Intuitively: NSCORE creates an adaptive dynamical system that grows maximially quickly when the novel policy mean is greater (i.e., in the blue region) at a rate dependent on how close the means are, and decays maximally quickly when the novel policy mean is lower (i.e., in the red region), again at a rate dependent upon how close the means are. This is accomplished via a betting mechanism that allows the system to adapt online:
NSCORE and Baselines
Statistically rigorous policy comparison procedures can be organized according to the degree of structural assumptions required for statistical validity (i.e., Type-1 Error Control). We will show that, excepting the specific case of binary success/failure metrics (considered in prior work), NSCORE matches or exceeds existing SOTA evaluation methods.
First, we demonstrate that NSCORE2 closely approximates the structured Θ-SAVI method when structure is present. We illustrate this first on synthetic Bernoulli data, where we confirm that STEP is SOTA, but illustrate that NSCORE∞ (which requires no structural assumptions) approximates the performance in terms of expected time-to-decision. NSCORE∞ denotes the case with minimal structural prior, where an approximately 4-5% hit is taken in terms of time-to-decision. NSCORE2 denotes the case where NSCORE is given the same parametric information as Θ-SAVI, and we observe that performance is exactly recovered (these times are the same up to statistical noise). Note, however, that 2 remains valid if the data is not binary (it is simply less efficient), whereas Θ-SAVI does not remain valid in that setting.
We next compare NSCORE2 and Θ-SAVI on the TRI LBM hardware data from Barreiros, et. al., 2025, using the structured binary success-failure metrics (right-hand side). We observe exact overlap in time-to-decision for each method on each task, illustrating the near-quivalence of the methods when the data is known to be Bernoulli a priori.
Next, we compare fully nonparametric methods on general progress metrics by comparing NSCORE∞ with the WSR procedure. On simulated data from progress metrics of policies trained on the RL Mujoco baselines (using the CleanRL Implementation), we observe the hypothesized Pareto dominance: when the comparisons are easy, NSCORE∞ and WSR are similar; when the comparisons are hard, NSCORE∞ significantly outperforms WSR.

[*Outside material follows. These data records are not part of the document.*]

[./run.sh]
#!/bin/bash
# OpenROAD 26Q1-2900-gdf79404cd8, Yosys 0.63+post, stock flow scripts
make -C /OpenROAD-flow-scripts/flow DESIGN_CONFIG=/design/flow/config.mk WORK_HOME=/design/flow/orfs finish
[./config.mk]
export PLATFORM = sky130hd
export DESIGN_NAME = counter_for_traffic
export DESIGN_NICKNAME = counter_for_traffic
export VERILOG_FILES = /design/flow/design.v
export SDC_FILE = /design/flow/constraint.sdc
export NUM_CORES = 4
export LEC_CHECK = 1
export CORE_UTILIZATION = 30
export SYNTH_HDL_FRONTEND = slang
[./constraint.sdc]
current_design counter_for_traffic

set clk_period 2.1
set clk_io_pct 0.2

create_clock -name clk0 -period $clk_period [get_ports {clk2}]

set non_clock_inputs [all_inputs -no_clocks]
set_input_delay [expr $clk_period * $clk_io_pct] -clock clk0 $non_clock_inputs
set_output_delay [expr $clk_period * $clk_io_pct] -clock clk0 [all_outputs]
[./design.v]
`timescale 1ns / 1ps
module counter_for_traffic(clk2, reset, light_chuc1, light_dv1, light_chuc2, light_dv2, light1, light2);
input clk2, reset;
output reg [3:0] light_chuc1=0, light_dv1=0, light_chuc2= 0, light_dv2 = 0;
output reg [1:0] light1=0, light2 = 0;
reg [5:0] o = 0;
reg [3:0] o_sub = 0;
reg flag = 0;
initial begin
	flag = 1;
end
always @ (posedge clk2 or posedge reset) begin
	if (reset) begin 
		o=20; flag =1;
	end
	else begin
		if (flag == 1) begin
			if (o > 5) begin
				light1 = 1; light2 = 3;
				if (o>=20) begin light_chuc1 = 2; light_dv1= o-20; end
				else if (o>=10) begin light_chuc1 = 1; light_dv1= o-10; end
				else begin light_chuc1 = 0; light_dv1= o; end
				o_sub = o - 5;
				if (o_sub>=10) begin light_chuc2 = 1; light_dv2= o_sub - 10; end
				else begin light_chuc2 = 0; light_dv2= o_sub; end
			end
			else if (o>0) begin
				light1 = 1; light2 = 2;
				light_chuc1 = 0; light_dv1 = o;
				light_chuc2 = 0; light_dv2 = o;
			end
			else begin
				light_chuc1 = 0; light_dv1 = 0;
				light_chuc2 = 0; light_dv2 = 0;
			end
		end
		if (flag == 0) begin
			if (o > 5) begin
				light1 = 3; light2 = 1;
				if (o>=20) begin light_chuc2 = 2; light_dv2= o-20; end
				else if (o>=10) begin light_chuc2 = 1; light_dv2= o-10; end
				else begin light_chuc2 = 0; light_dv2= o; end
				o_sub = o - 5;
				if (o_sub>=10) begin light_chuc1 = 1; light_dv1= o_sub - 10; end
				else begin light_chuc1 = 0; light_dv1= o_sub; end
			end
			else if (o>0) begin
				light1 = 2; light2 = 1;
				light_chuc1 = 0; light_dv1 = o;
				light_chuc2 = 0; light_dv2 = o;
			end
			else begin
				light_chuc1 = 0; light_dv1 = 0;
				light_chuc2 = 0; light_dv2 = 0;
			end
		end
		if ( o == 0) begin o = 21; flag =  ~flag; end
		o = o - 1;
	end
end
endmodule
==> results.ini <==
[clock_network]
clock-sinks=23
cts.clk_slew.worst_paths_ns=0.08
cts_tree=built
cts-buffers-inserted=3
cts.path.max_buffers=2
cts_hold_buffers=0
h-tree-depth=1
root_buffer=clkbuf_8
clock_latency_ns=0.26

[timing]
period_used_pct=97.9
finalCriticalPeriod_ns=2.06
skew_ns=0.00125
rsz0062_at_grt=yes
fmax_mhz=487
finalHoldViolCount=0
setup-violations-final=0
whs_ns=0.489
finalMaxSlewViolations=0

[global_route]
grt_pass1_wl_mm=4.62
antenna_found_initial=0
first_global_vias=1020
grt_usage_pct=11.4
grt_max_degree=24
grt_remaining_overflow=0

[critical_path]
critical_path_class=register to register
cp_cell_sequence=inv_2 -> buf_6 -> ha_2 -> a21bo_1 -> a21o_1 -> a21oi_1 -> o211ai_1 -> o221ai_1
critical_path_required_ns=2.10
crit_fanout=8
r2r_slack_ns=0.04
path_delay_family=AND-OR/OR-AND gates
worstPathBufferInverterCount=2
cp-start-kind=register
arrival_ns=2.05
worst_path_largest_cell_delay_ns=0.56
crit_slowest_cell=dfstp_2
end_kind=register

[route]
routedWlPerCell_um=11.9
ant_nets=0
antennaDiodeCount=0
wl_mm=2.80
dr.pass1.iters=4
viasPerCell=4.65
num_vias=1098
drc_errors=0
drtIter0Drc=56

[floorplan]
num_rows=25
fp_util_pct=31.3
die_y_um=72.4
io_pins=22
chip_area_mm2=0.00524
core_mm2=0.00475
die_w_um=72.4

[synthesis]
ys_types=43
synthXorXnorAreaFrac_pct=5.22
yosys_warnings=0
fa_ha_area_share_pct=12.6
async_flop_share_pct=30.4
logic_family=AND-OR/OR-AND gates
yosys_cells=135
synth_area_mm2=0.00149
syn_avg_cell_area_um2=11.0
simple_gate_area_share_pct=11.9
ys_seq_share_pct=44.4
mux_share_pct=4.29
flop_cell=edfxtp_1
edf_count=16
synthCells=135
ys_area_mm2=0.00149
synthAoiAreaFrac_pct=15.2
ys_ff=23

[place]
dp.cells=229
dp_hpwl_mm=2.08
gp_congestion=0.897
dpl_cell_area_mm2=0.00181
port-buffer-count=17

[pwr]
total_power_mw=0.796
vdd.ir_drop.worst_mv=0.191
leakage_nw=0.813
p_per_area_mw_per_mm2=411

[layout]
stdcell_area_mm2=0.00194
final_cells=236
syn_to_final_growth_pct=30.3
drive_gt1_share_pct=29.0

[status]
status=complete, no violations

[worst_hold_path]
hold_class=primary input to asynchronous set/reset pin

[flow_run]
openroad.warnings=36
drv_cap=0

[cells in the mapped netlist (3+ instances only)]
master | count | area (um2)
a21oi_1 | 9 | 45.0
a31oi_1 | 3 | 18.8
buf_4 | 4 | 30.0
dfrtp_1 | 4 | 100
dfstp_2 | 3 | 78.8
edfxtp_1 | 16 | 480
ha_1 | 15 | 188
inv_1 | 7 | 26.3
nand2_1 | 13 | 48.8
nand3_1 | 6 | 30.0
nor2_1 | 6 | 22.5
o211ai_1 | 3 | 22.5
o221ai_1 | 4 | 35.0
xnor2_1 | 5 | 43.8
[worst reg2reg max path: stages (launching register included)]
cell and delay [ns]:
dfstp_2 0.56, inv_2 0.06, buf_6 0.13, ha_2 0.17, a21bo_1 0.20, a21o_1 0.23
a21oi_1 0.07, o211ai_1 0.23, o221ai_1 0.14
[routing by layer]
metal / global-route usage [%] / share of wire [%] / vias up
met1: 16.9 / 47 / 523
met5: 0 / 0 / -
met4: 2.40 / 1.0 / 0
met2: 18.8 / 48 / 27
li1: - / - / 546
met3: 0.845 / 3.3 / 2
[cell families after synthesis]
group	Yosys count
buffers and inverters	16
xor gates and xnor gates	8
adders and majority gates	15
muxes	5
AOI/OAI and AO/OA	30
and+or+nand+nor	37
other	1
DFF	23
[path summary, 6_finish.rpt]
kind                       depth (start not counted)      start           end
max                                                8       o[2]  light_dv2[2]
min                                                3      reset          o[5]
max reg2reg                                        8       o[2]  light_dv2[2]
min reg2reg                                        1  light2[1]     light2[1]
max in group asynchronous                          3      reset          flag
min in group clk0                                  1  light2[1]     light2[1]
[final cells by class]
class                   count  area [um2]
fillers                   458        2820
multi-input cells          99         808
flip-flops and latches     23         661
repair buffers             34         302
well taps                  67        83.8
clock buffers               3        41.3
inverters                   9        36.3
clock inverters             1        5.00
[cell usage in the layout (no fill, tap or decap), types with 2 or more instances in the layout]
cell type / instances
buf_4: 16
and3_1: 2
clkdlybuf4s50_1: 17
a31oi_1: 3
ha_2: 2
o21ai_0: 2
o211ai_1: 3
xnor2_1: 5
ha_1: 12
inv_2: 3
mux2_2: 2
dfstp_2: 3
a21oi_1: 8
a22oi_2: 2
nor2_1: 6
nand3b_1: 2
nand2_1: 13
nand3_1: 6
inv_1: 5
edfxtp_1: 16
xor2_1: 2
mux2_4: 2
dfrtp_1: 3
o221ai_1: 4
clkbuf_8: 3
conb_1: 4
[state kept, by name, indices dropped and copies added (netlist names)]
register     count
light_chuc1      2
light_dv1        4
light1           2
light_dv2        4
light2           2
light_chuc2      2
o                6
flag             1
[stage by stage]
step | worst slack [ns] | util [%] | setup TNS, ns
floorplan | 0.000638 | - | 0
global placement | -0.0308 | 38.1 | -0.0597
detailed placement | -0.0209 | 38.1 | -0.0314
CTS | 0.000749 | 39.4 | 0
global route | -0.108 | 40.7 | -0.463
finish | 0.0450 | 40.7 | 0
[power breakdown]
part | switching (mW) | leakage [nW] | internal (mW)
Combinational | 0.00927 | 0.556 | 0.0161
Sequential | 0.00229 | 0.232 | 0.493
Clock | 0.143 | 0.0255 | 0.132
[repair_timing]
item	4_1_cts	5_1_grt
resized	4	11
pin swaps	1	14
setup buffers	0	3
endpoints found under the setup margin	3	12
No activity file was given, so power comes from the tool's default toggle rates.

Finally, we compare NSCORE∞ and WSR on the RoboArena hardware data from Atreya, et. al., 2025, simultaneously comparing four policies to effect a complete, statistically valid ranking. Each policy has 641 rollouts in the dataset; data for the policy is added until each pairwise comparison including that policy is terminated. Note how quickly PG-Bin is separated from every other method (18 trials or fewer per comparison); sequential comparison allows for active decisions over which data to collect, and the benefits can be amplified in multihypothesis settings (i.e., with more than 2 policies). The total number of requisite evaluations can be taken by summing over the numbers in each figure. From 2560 total evals in the dataset, NSCORE∞ requires only 1440 for a full ranking; WSR requires 1880, and fails to separate PG-Diff from π0.
Sensitivity to α
The dynamical system intuition allows us to formalize the logarithmic dependence of the expected time-to-decision on the Type-1 Error level, α. For a given evaluation problem (or distribution of evaluation problems), there exists an aggregate expected growth rate. Thus, the expected scaling of time-to-decision is logarithmic in α. We show this for synthetic nonparametric data, using NSCORE∞ to regress on time-to-decision. We estimate for this distribution of evaluation problems an approximate expected growth rate of 1.103, resulting in an expected increase of 23.4 additional evals per 10x reduction in α.